While many think of the damaged lives of faculty during the fundamentalist takeover of our beloved seminary, it was the students who bore the larger burden of sorting through what was going on. They saw faculty members they trusted pilloried; they saw a shifting landscape for the churches they might serve; and they saw abuse of power in how the board and president disposed of those who did not fit the new symbol system they were erecting. Surely a woman theologian did not fit into the iconography, as my life attests.
A Baptist diaspora followed the conquest of Southern. Faculty members populated established schools like Baylor and helped found new theological schools, most imbedded in universities.
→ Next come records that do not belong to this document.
## src/rvm_params.svh

```systemverilog
/*
 * rvm_params.svh: register offsets, field positions, reset values and
 * codes of the regulator voltage monitor.
 * assumes: included by its bare name from design files.
 */
`ifndef RVM_PARAMS_SVH
`define RVM_PARAMS_SVH

// register offsets (9-bit register space)
`define RVM_OFS_CONFIG      9'h114
`define RVM_OFS_EN_LIN_A    9'h115
`define RVM_OFS_EN_LIN_B    9'h116
`define RVM_OFS_EN_SW       9'h117
`define RVM_OFS_IDX_CH8_CH9 9'h11e
`define RVM_OFS_IDX_CH10    9'h11f

// reset values
`define RVM_RST_CONFIG      8'h00
`define RVM_RST_EN_LIN_A    8'h00
`define RVM_RST_EN_LIN_B    8'h00
`define RVM_RST_EN_SW       8'h00
`define RVM_RST_IDX         3'h0

// writable bits of the enable registers
`define RVM_MASK_EN_LIN_A   8'hc4
`define RVM_MASK_EN_LIN_B   8'h05
`define RVM_MASK_EN_SW      8'hfc

// config fields
`define RVM_DELAY_HI        7
`define RVM_DELAY_LO        6
`define RVM_OPER_HI         5
`define RVM_OPER_LO         4
`define RVM_DEB_BIT         3
`define RVM_RESET_EN_BIT    2
`define RVM_THRES_HI        1
`define RVM_THRES_LO        0

// enable bit positions
`define RVM_BIT_LIN_8       7
`define RVM_BIT_LIN_7       6
`define RVM_BIT_LIN_3       2
`define RVM_BIT_LIN_11      2
`define RVM_BIT_LIN_9       0
`define RVM_BIT_SW_CORE1    2

// measurements to skip after enable, per delay code
`define RVM_SKIP_0          3'h0
`define RVM_SKIP_1          3'h1
`define RVM_SKIP_2          3'h2
`define RVM_SKIP_3          3'h4

// threshold: limit = target >> (base + code)
`define RVM_THRES_SHIFT     3'h2

// converter channel codes
`define RVM_CH8             2'h0
`define RVM_CH9             2'h1
`define RVM_CH10            2'h2

// index codes
`define RVM_IDX_NONE        3'h0
`define RVM_IDX8_CORE1      3'h1
`define RVM_IDX8_CORE2      3'h2
`define RVM_IDX8_PRO        3'h3
`define RVM_IDX8_LIN3       3'h4
`define RVM_IDX8_LIN11      3'h6
`define RVM_IDX9_IO         3'h1
`define RVM_IDX9_MEM        3'h2
`define RVM_IDX9_PERI       3'h3
`define RVM_IDX10_LIN7      3'h2
`define RVM_IDX10_LIN8      3'h3
`define RVM_IDX10_LIN9      3'h4

// rail numbering
`define RVM_RAIL_CORE1      4'h0
`define RVM_RAIL_CORE2      4'h1
`define RVM_RAIL_PRO        4'h2
`define RVM_RAIL_IO         4'h3
`define RVM_RAIL_MEM        4'h4
`define RVM_RAIL_PERI       4'h5
`define RVM_RAIL_LIN3       4'h6
`define RVM_RAIL_LIN7       4'h7
`define RVM_RAIL_LIN8       4'h8
`define RVM_RAIL_LIN9       4'h9
`define RVM_RAIL_LIN11      4'ha
`define RVM_RAIL_NONE       4'hf
`define RVM_NUM_RAILS       11

`endif

```

## src/rvm_pkg.sv

```systemverilog
/*
 * rvm_pkg.sv: types of the regulator voltage monitor.
 * assumes: rvm_params.svh sits in the same folder.
 */
package rvm_pkg;
    typedef enum logic [1:0] {
        RVM_OPER_LOCKOUT = 2'b00,
        RVM_OPER_NORMAL  = 2'b01,
        RVM_OPER_BURST   = 2'b10,
        RVM_OPER_RSVD    = 2'b11
    } rvm_oper_t;

    typedef logic [3:0] rvm_rail_t;
endpackage

```

## src/rvm_range_check.sv

```systemverilog
/*
 * rvm_range_check.sv: combinational deviation check of one measurement
 * against its target.
 * assumes: value and target share one scale; target above zero.
 */
`timescale 1ns/1ps
`include "rvm_params.svh"

module rvm_range_check
    import rvm_pkg::*;
#(
    parameter int WIDTH = 8
) (
    // measurement
    input  wire logic [WIDTH-1:0] value,
    input  wire logic [WIDTH-1:0] target,
    input  wire logic [1:0]       thres,
    // result
    output logic                  out_of_range
);
    logic [WIDTH-1:0] diff;
    logic [WIDTH-1:0] limit;
    logic [2:0]       shift;

    always_comb begin
        shift = `RVM_THRES_SHIFT + {1'b0, thres};
        diff  = (value >= target) ? (value - target) : (target - value);
        // 25, 12.5, 6.25, 3.125 percent of target
        limit = target >> shift; // [RULE8]
        out_of_range = diff > limit; // [RULE15]
    end
endmodule // rvm_range_check

```

## src/rvm_monitor.sv

```systemverilog
/*
 * rvm_monitor.sv: configuration, enable and index registers of the
 * regulator voltage monitor, with per-rail start delay, debounce and
 * the event, shutdown and reset decisions.
 * assumes: register port driven by the chip's serial interface logic;
 * measurement results arrive as one-cycle strobes from the converter
 * sequencer; event latching and interrupt masking lie outside.
 */
// What this block does
// (RULE1) A two-bit delay field holds comparison off for 0, 1, 2 or 4 measurements after a rail is enabled.
// (RULE2) In lockout operation an out-of-range rail raises the event and interrupt and shuts that rail down; code 11 is reserved.
// (RULE3) In normal auto operation every finished measurement on channels 8, 9 or 10 raises the event and interrupt.
// (RULE4) In burst operation the event and interrupt come once, after the channel 10 slot is processed.
// (RULE5) Bit 3 switches debouncing of monitor results off (0) or on (1).
// (RULE6) With bit 2 set and the event mask bit at 1 an out-of-range result pulls the system reset low.
// (RULE7) Software should set the reset enable only at run time, not in the factory defaults.
// (RULE8) The two-bit threshold picks a deviation of about 25, 12.5, 6.25 or 3.125 percent.
// (RULE9) The first linear enable register watches linear rails 8, 7 and 3 on bits 7, 6 and 2.
// (RULE10) The second linear enable register watches linear rails 11 and 9 on bits 2 and 0.
// (RULE11) The switcher enable register watches six switchers on bits 7 down to 2.
// (RULE12) A read-only field in bits 6:4 names the rail of the latest channel 9 measurement.
// (RULE13) A read-only field in bits 2:0 names the rail of the latest channel 8 measurement.
// (RULE14) A separate read-only register names the rail of the latest channel 10 measurement.
// (RULE15) A watched rail is out of range when it deviates from target beyond the threshold.
// (RULE16) Each index field updates when a measurement completes on its channel.
`timescale 1ns/1ps
`include "rvm_params.svh"

module rvm_monitor
    import rvm_pkg::*;
#(
    parameter int WIDTH = 8
) (
    // clock and reset
    input  wire logic             core_clk,
    input  wire logic             sys_rst,
    // register port
    input  wire logic [8:0]       reg_addr,
    input  wire logic             reg_wr,
    input  wire logic             reg_rd,
    input  wire logic [7:0]       reg_wdata,
    output logic      [7:0]       reg_rdata,
    // measurement strobe from the sequencer
    input  wire logic             meas_valid,
    input  wire logic [1:0]       meas_channel,
    input  wire logic [2:0]       meas_index,
    input  wire logic [WIDTH-1:0] meas_value,
    input  wire logic [WIDTH-1:0] meas_target,
    // regulator state and event mask
    input  wire logic [10:0]      rail_on,
    input  wire logic             rail_range_event_mask,
    // results
    output logic                  rail_range_event,
    output logic                  interrupt_request_n,
    output logic      [10:0]      rail_shutdown,
    output logic                  system_reset_out_n
);
    localparam int NR = `RVM_NUM_RAILS;

    logic [7:0]  monitor_config;
    logic [7:0]  monitor_enable_linear_a;
    logic [7:0]  monitor_enable_linear_b;
    logic [7:0]  monitor_enable_switchers;
    logic [2:0]  ch8_last_rail;
    logic [2:0]  ch9_last_rail;
    logic [2:0]  ch10_last_rail;
    logic [7:0]  next_monitor_config;
    logic [7:0]  next_monitor_enable_linear_a;
    logic [7:0]  next_monitor_enable_linear_b;
    logic [7:0]  next_monitor_enable_switchers;
    logic [2:0]  next_ch8_last_rail;
    logic [2:0]  next_ch9_last_rail;
    logic [2:0]  next_ch10_last_rail;
    logic [7:0]  next_reg_rdata;

    logic                  next_rail_range_event;
    logic [10:0]           next_rail_shutdown;
    logic                  next_reset_n;

    rvm_oper_t   oper;
    logic [2:0]  skip_need;
    logic        debounce_on;
    logic [10:0] watch;
    rvm_rail_t   meas_rail;
    logic        raw_oor;
    // one bit per rail, each driven from its own generate slice
    wire  [10:0] fault;

    // map channel and index code onto the rail number
    function automatic rvm_rail_t rail_of(input logic [1:0] ch,
                                          input logic [2:0] idx);
        rvm_rail_t r;
        r = `RVM_RAIL_NONE;
        case (ch)
            `RVM_CH8: begin
                case (idx)
                    `RVM_IDX8_CORE1: r = `RVM_RAIL_CORE1;
                    `RVM_IDX8_CORE2: r = `RVM_RAIL_CORE2;
                    `RVM_IDX8_PRO:   r = `RVM_RAIL_PRO;
                    `RVM_IDX8_LIN3:  r = `RVM_RAIL_LIN3;
                    `RVM_IDX8_LIN11: r = `RVM_RAIL_LIN11;
                    default:         r = `RVM_RAIL_NONE;
                endcase
            end
            `RVM_CH9: begin
                case (idx)
                    `RVM_IDX9_IO:   r = `RVM_RAIL_IO;
                    `RVM_IDX9_MEM:  r = `RVM_RAIL_MEM;
                    `RVM_IDX9_PERI: r = `RVM_RAIL_PERI;
                    default:        r = `RVM_RAIL_NONE;
                endcase
            end
            `RVM_CH10: begin
                case (idx)
                    `RVM_IDX10_LIN7: r = `RVM_RAIL_LIN7;
                    `RVM_IDX10_LIN8: r = `RVM_RAIL_LIN8;
                    `RVM_IDX10_LIN9: r = `RVM_RAIL_LIN9;
                    default:         r = `RVM_RAIL_NONE;
                endcase
            end
            default: r = `RVM_RAIL_NONE;
        endcase
        return r;
    endfunction

    // configuration decode
    always_comb begin
        oper = rvm_oper_t'(monitor_config[`RVM_OPER_HI:`RVM_OPER_LO]);
        debounce_on = monitor_config[`RVM_DEB_BIT]; // [RULE5]
        case (monitor_config[`RVM_DELAY_HI:`RVM_DELAY_LO]) // [RULE1]
            2'b00:   skip_need = `RVM_SKIP_0;
            2'b01:   skip_need = `RVM_SKIP_1;
            2'b10:   skip_need = `RVM_SKIP_2;
            2'b11:   skip_need = `RVM_SKIP_3;
            default: skip_need = `RVM_SKIP_0;
        endcase
        watch = '0;
        watch[5:0] = monitor_enable_switchers[7:2]; // [RULE11]
        watch[`RVM_RAIL_LIN3] =
            monitor_enable_linear_a[`RVM_BIT_LIN_3]; // [RULE9]
        watch[`RVM_RAIL_LIN7] =
            monitor_enable_linear_a[`RVM_BIT_LIN_7]; // [RULE9]
        watch[`RVM_RAIL_LIN8] =
            monitor_enable_linear_a[`RVM_BIT_LIN_8]; // [RULE9]
        watch[`RVM_RAIL_LIN9] =
            monitor_enable_linear_b[`RVM_BIT_LIN_9]; // [RULE10]
        watch[`RVM_RAIL_LIN11] =
            monitor_enable_linear_b[`RVM_BIT_LIN_11]; // [RULE10]
        meas_rail = rail_of(meas_channel, meas_index);
    end

    rvm_range_check #(
        .WIDTH        (WIDTH)
    ) u_check (
        .value        (meas_value),
        .target       (meas_target),
        .thres        (monitor_config[`RVM_THRES_HI:`RVM_THRES_LO]),
        .out_of_range (raw_oor)
    );

    // per-rail start delay and debounce
    genvar g;
    generate
        for (g = 0; g < NR; g++) begin : g_rail
            logic [2:0] seen;
            logic       strike;
            logic [2:0] next_seen;
            logic       next_strike;
            logic       armed;
            logic       hit_here;
            logic       fault_here;

            assign fault[g] = fault_here;

            always_comb begin
                armed = seen >= skip_need; // [RULE1]
                hit_here = meas_valid && (meas_rail == rvm_rail_t'(g));
                next_seen = seen;
                next_strike = strike;
                fault_here = 1'b0;
                if (!rail_on[g]) begin
                    next_seen = '0;
                    next_strike = 1'b0;
                end else if (hit_here) begin
                    if (!armed) begin
                        next_seen = seen + 3'h1; // [RULE1]
                    end else if (watch[g] && raw_oor) begin
                        // two results in a row when debouncing
                        fault_here = !debounce_on || strike; // [RULE5]
                        next_strike = 1'b1;
                    end else begin
                        next_strike = 1'b0;
                    end
                end
            end

            always_ff @(posedge core_clk) begin
                if (sys_rst) begin
                    seen <= 3'h0;
                    strike <= 1'b0;
                end else begin
                    seen <= next_seen;
                    strike <= next_strike;
                end
            end
        end
    endgenerate

    // event, shutdown and reset decisions
    always_comb begin
        next_rail_range_event = 1'b0;
        next_rail_shutdown = '0;
        case (oper)
            RVM_OPER_LOCKOUT: begin
                next_rail_range_event = |fault; // [RULE2]
                next_rail_shutdown = fault; // [RULE2]
            end
            RVM_OPER_NORMAL: begin
                next_rail_range_event = meas_valid &&
                    (meas_channel != 2'h3); // [RULE3]
            end
            RVM_OPER_BURST: begin
                next_rail_range_event = meas_valid &&
                    (meas_channel == `RVM_CH10); // [RULE4]
            end
            default: next_rail_range_event = 1'b0;
        endcase
        next_reset_n = !(monitor_config[`RVM_RESET_EN_BIT] &&
            rail_range_event_mask && (|fault)); // [RULE6]
    end

    // register writes and index capture
    always_comb begin
        next_monitor_config = monitor_config;
        next_monitor_enable_linear_a = monitor_enable_linear_a;
        next_monitor_enable_linear_b = monitor_enable_linear_b;
        next_monitor_enable_switchers = monitor_enable_switchers;
        if (reg_wr) begin
            case (reg_addr)
                `RVM_OFS_CONFIG: next_monitor_config = reg_wdata;
                `RVM_OFS_EN_LIN_A: next_monitor_enable_linear_a =
                    reg_wdata & `RVM_MASK_EN_LIN_A; // [RULE9]
                `RVM_OFS_EN_LIN_B: next_monitor_enable_linear_b =
                    reg_wdata & `RVM_MASK_EN_LIN_B; // [RULE10]
                `RVM_OFS_EN_SW: next_monitor_enable_switchers =
                    reg_wdata & `RVM_MASK_EN_SW; // [RULE11]
                default: ;
            endcase
        end
        next_ch8_last_rail = ch8_last_rail;
        next_ch9_last_rail = ch9_last_rail;
        next_ch10_last_rail = ch10_last_rail;
        if (meas_valid) begin
            case (meas_channel) // [RULE16]
                `RVM_CH8:  next_ch8_last_rail = meas_index; // [RULE13]
                `RVM_CH9:  next_ch9_last_rail = meas_index; // [RULE12]
                `RVM_CH10: next_ch10_last_rail = meas_index; // [RULE14]
                default: ;
            endcase
        end
        next_reg_rdata = 8'h00;
        if (reg_rd) begin
            case (reg_addr)
                `RVM_OFS_CONFIG:   next_reg_rdata = monitor_config;
                `RVM_OFS_EN_LIN_A: next_reg_rdata = monitor_enable_linear_a;
                `RVM_OFS_EN_LIN_B: next_reg_rdata = monitor_enable_linear_b;
                `RVM_OFS_EN_SW:    next_reg_rdata = monitor_enable_switchers;
                `RVM_OFS_IDX_CH8_CH9: next_reg_rdata =
                    {1'b0, ch9_last_rail, 1'b0, ch8_last_rail}; // [RULE12]
                `RVM_OFS_IDX_CH10: next_reg_rdata =
                    {5'h00, ch10_last_rail}; // [RULE14]
                default: next_reg_rdata = 8'h00;
            endcase
        end
    end

    always_ff @(posedge core_clk) begin
        if (sys_rst) begin
            monitor_config <= `RVM_RST_CONFIG;
            monitor_enable_linear_a <= `RVM_RST_EN_LIN_A;
            monitor_enable_linear_b <= `RVM_RST_EN_LIN_B;
            monitor_enable_switchers <= `RVM_RST_EN_SW;
            ch8_last_rail <= `RVM_RST_IDX;
            ch9_last_rail <= `RVM_RST_IDX;
            ch10_last_rail <= `RVM_RST_IDX;
            reg_rdata <= 8'h00;
            rail_range_event <= 1'b0;
            interrupt_request_n <= 1'b1;
            rail_shutdown <= 11'h000;
            system_reset_out_n <= 1'b1;
        end else begin
            monitor_config <= next_monitor_config;
            monitor_enable_linear_a <= next_monitor_enable_linear_a;
            monitor_enable_linear_b <= next_monitor_enable_linear_b;
            monitor_enable_switchers <= next_monitor_enable_switchers;
            ch8_last_rail <= next_ch8_last_rail;
            ch9_last_rail <= next_ch9_last_rail;
            ch10_last_rail <= next_ch10_last_rail;
            reg_rdata <= next_reg_rdata;
            rail_range_event <= next_rail_range_event;
            interrupt_request_n <= !next_rail_range_event; // [RULE2]
            rail_shutdown <= next_rail_shutdown;
            system_reset_out_n <= next_reset_n; // [RULE6]
        end
    end
endmodule // rvm_monitor

```
### config.mk
export PLATFORM = sky130hd
export DESIGN_NAME = stf_speed_flags
export DESIGN_NICKNAME = d
export VERILOG_FILES = /design/src/verilog/stf_pkg.sv /design/src/verilog/stf_param_store.sv /design/src/verilog/stf_speed_flags.sv
export SDC_FILE = /design/constraint.sdc
export NUM_CORES = 1
export LEC_CHECK = 0
export ABC_AREA = 1
export CAP_MARGIN = 30
export CORE_MARGIN = 5
export CORE_UTILIZATION = 60
export CTS_CLUSTER_DIAMETER = 60
export DETAILED_ROUTE_END_ITERATION = 10
export DONT_BUFFER_PORTS = 1
export GPL_ROUTABILITY_DRIVEN = 0
export PLACE_DENSITY = 0.76
export RECOVER_POWER = 50
export REMOVE_ABC_BUFFERS = 1
export SLEW_MARGIN = 5
export SYNTH_ARGS = -nofsm -noshare
export SYNTH_HDL_FRONTEND = slang
export SYNTH_SLANG_ARGS = --single-unit
### constraint.sdc
create_clock -name clk -period 20.7 [get_ports clk]
set_input_delay 2.07 -clock clk [delete_from_list [all_inputs] [get_ports clk]]
set_output_delay 2.07 -clock clk [all_outputs]
set_load 0.005 [all_outputs]
[config.mk]
export PLATFORM = sky130hd
export DESIGN_NAME = wis_frame_align_los
export DESIGN_NICKNAME = d
export VERILOG_FILES = /design/src/wis_frame_run_tracker.sv /design/src/wis_frame_align_los.sv
export SDC_FILE = /design/constraint.sdc
export NUM_CORES = 1
export LEC_CHECK = 0
export ABC_AREA = 1
export BUFFER_PORTS_ARGS = -buffer_cell sky130_fd_sc_hd__buf_2
export CORE_UTILIZATION = 42
export CTS_CLUSTER_DIAMETER = 200
export DETAILED_ROUTE_END_ITERATION = 7
export GPL_ROUTABILITY_DRIVEN = 0
export PLACE_DENSITY = 0.69
export SYNTH_ARGS = -nofsm -noshare
export SYNTH_HDL_FRONTEND = slang
export SYNTH_HIERARCHICAL = 1
export SYNTH_SLANG_ARGS = --single-unit
export TNS_END_PERCENT = 1
[constraint.sdc]
create_clock -name clk -period 6.75 [get_ports clk]
set_input_delay 2.025 -clock clk [delete_from_list [all_inputs] [get_ports clk]]
set_output_delay 2.025 -clock clk [all_outputs]
set_load 0.05 [all_outputs]
[src/wis_frame_run_tracker.sv]
// Framing constants package and the receive A1/A2 run tracker
// Behaviour
// - Every transmit A1 slot takes the first octet field, every A2 the second.
// - Delineation matches A1 as 0xf6 and A2 as 0x28.
// - Receive aligner finds frame boundaries using a primary and secondary state machine.
// - Sync width f 0..16, default 2; 0 is A1 plus A2 nibble, 1 is A1A1A2.
// - Hunt pattern is i consecutive A1s, 1 to 16, default 4.
// - Presync is j A1s then k A2s, default 16; j 0 acts 1; 17..31 act 16.
// - Sync entry and exit counts 1..15, default 4; zero acts as one.
// - Framing settings live in two control registers, rewritable at any time.
// - Signal loss status latches high; second read shows current condition.
// - A signal loss event sets a pending bit held until software reads it or writes one to it.
// - Pending bit drives interrupt A or B through separate mask bits.
// - Signal loss detection uses no hysteresis; software qualifies it.
// - With RDI enable and signal loss, outgoing K2 carries the RDI code.
// - With AIS enable and signal loss, raise AIS-L and send all-ones payload.
// - After reset the framer is out of frame with SEF and LOF active.
// - Sync state entered after entry count plus one consecutive boundaries.
package wis_frame_pkg;
   // Framing octets for delineation
   // fixed receive octets, transmit octet reset values
   localparam logic [7:0] RX_A1 = 8'hf6;
   localparam logic [7:0] RX_A2 = 8'h28;
   localparam logic [7:0] TX_FIRST_FRAMING_OCTET_RST = 8'hf6;
   localparam logic [7:0] TX_SECOND_FRAMING_OCTET_RST = 8'h28;
   // Pattern and count fields
   localparam int PAT_W = 5;
   localparam int CNT_W = 4;
   localparam logic [4:0] PAT_MAX = 5'h10;
   localparam logic [4:0] F_RST = 5'h02;
   localparam logic [4:0] HUNT_RST = 5'h04;
   localparam logic [4:0] J_RST = 5'h10;
   localparam logic [4:0] K_RST = 5'h10;
   localparam logic [3:0] ENTRY_RST = 4'h4;
   localparam logic [3:0] EXIT_RST = 4'h4;
   // Register byte addresses
   localparam logic [7:0] ADDR_CTRL_ONE = 8'h00;
   localparam logic [7:0] ADDR_CTRL_TWO = 8'h04;
   localparam logic [7:0] ADDR_TX_OCTETS = 8'h08;
   localparam logic [7:0] ADDR_STATUS = 8'h0c;
   localparam logic [7:0] ADDR_PENDING = 8'h10;
   localparam logic [7:0] ADDR_MASK = 8'h14;
   localparam logic [7:0] ADDR_ACTION = 8'h18;
   // Field positions
   localparam int F_LSB = 0;
   localparam int HUNT_LSB = 8;
   localparam int J_LSB = 0;
   localparam int K_LSB = 8;
   localparam int ENTRY_LSB = 16;
   localparam int EXIT_LSB = 24;
   localparam int TXA1_LSB = 0;
   localparam int TXA2_LSB = 8;
   localparam int ST_LOS_BIT = 0;
   localparam int ST_SEF_BIT = 1;
   localparam int ST_LOF_BIT = 2;
   localparam int ST_AIS_BIT = 3;
   localparam int ST_SYNC_BIT = 4;
   localparam int EV_LOS_BIT = 0;
   localparam int EV_SEF_BIT = 1;
   localparam int EV_W = 2;
   localparam int MASK_A_LSB = 0;
   localparam int MASK_B_LSB = 8;
   localparam int ACT_RDI_BIT = 0;
   localparam int ACT_AIS_BIT = 1;
   // K2 line RDI code in the low bits
   localparam logic [2:0] K2_RDI = 3'b110;
   localparam logic [7:0] ALL_ONES = 8'hff;
   // Octets per frame
   localparam int FRAME_OCTETS_DEF = 155520;
   typedef enum logic [1:0] {SLOT_DATA, SLOT_A1, SLOT_A2, SLOT_K2} tx_slot_t;
   typedef enum logic [1:0] {ST_HUNT, ST_PRESYNC, ST_SYNC} frm_state_t;
   typedef enum logic {SEC_SEEK, SEC_LOCKED} sec_state_t;
endpackage
<file path="config.mk">
export PLATFORM = sky130hd
export DESIGN_NAME = ram_backup_power_control
export DESIGN_NICKNAME = d
export VERILOG_FILES = /design/src/inc/backup_pkg.sv /design/src/ram_backup_power_control.sv /design/src/input_sync.sv /design/src/arm_tracker.sv
export SDC_FILE = /design/constraint.sdc
export NUM_CORES = 1
export LEC_CHECK = 0
export BUFFER_PORTS_ARGS = -buffer_cell sky130_fd_sc_hd__buf_2
export CORE_AREA = 2 2 60 68
export DETAILED_ROUTE_END_ITERATION = 12
export DIE_AREA = 0 0 62 70
export PLACE_DENSITY = 0.83
export RECOVER_POWER = 100
export REMOVE_ABC_BUFFERS = 1
export SLEW_MARGIN = 20
export SYNTH_ARGS = -nofsm -noshare
export SYNTH_HDL_FRONTEND = slang
export SYNTH_SLANG_ARGS = --single-unit
</file>
<file path="constraint.sdc">
create_clock -name sys_clk -period 2.3 [get_ports sys_clk]
set_input_delay 0.115 -clock sys_clk [delete_from_list [all_inputs] [get_ports sys_clk]]
set_output_delay 0.115 -clock sys_clk [all_outputs]
set_load 0.01 [all_outputs]
</file>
The charism of Southern continues as it is scattered throughout these new sites of ministry preparation. Often when the consortium of CBF-affiliated schools gathers, former faculty colleagues from Southern will gravitate toward one another. As Bill Leonard has remarked, “You kind of know who you shot the rapids with.” Truly!
I was very fortunate in that God preserved my vocation to form leaders for the church. Three days after I was terminated, I received a call from Central Baptist Theological Seminary to begin a conversation about planting my life in Kansas City. If that sounds like resurrection, it surely was — and is! God put me on the planet to love students and stir the theological pot.
For these ensuing years, I have served in a hospitable space among the American Baptists and alongside the CBF. I give thanks for this welcome, and I am grateful for the ways the wider Baptist identity continues to become more inclusive of its daughters.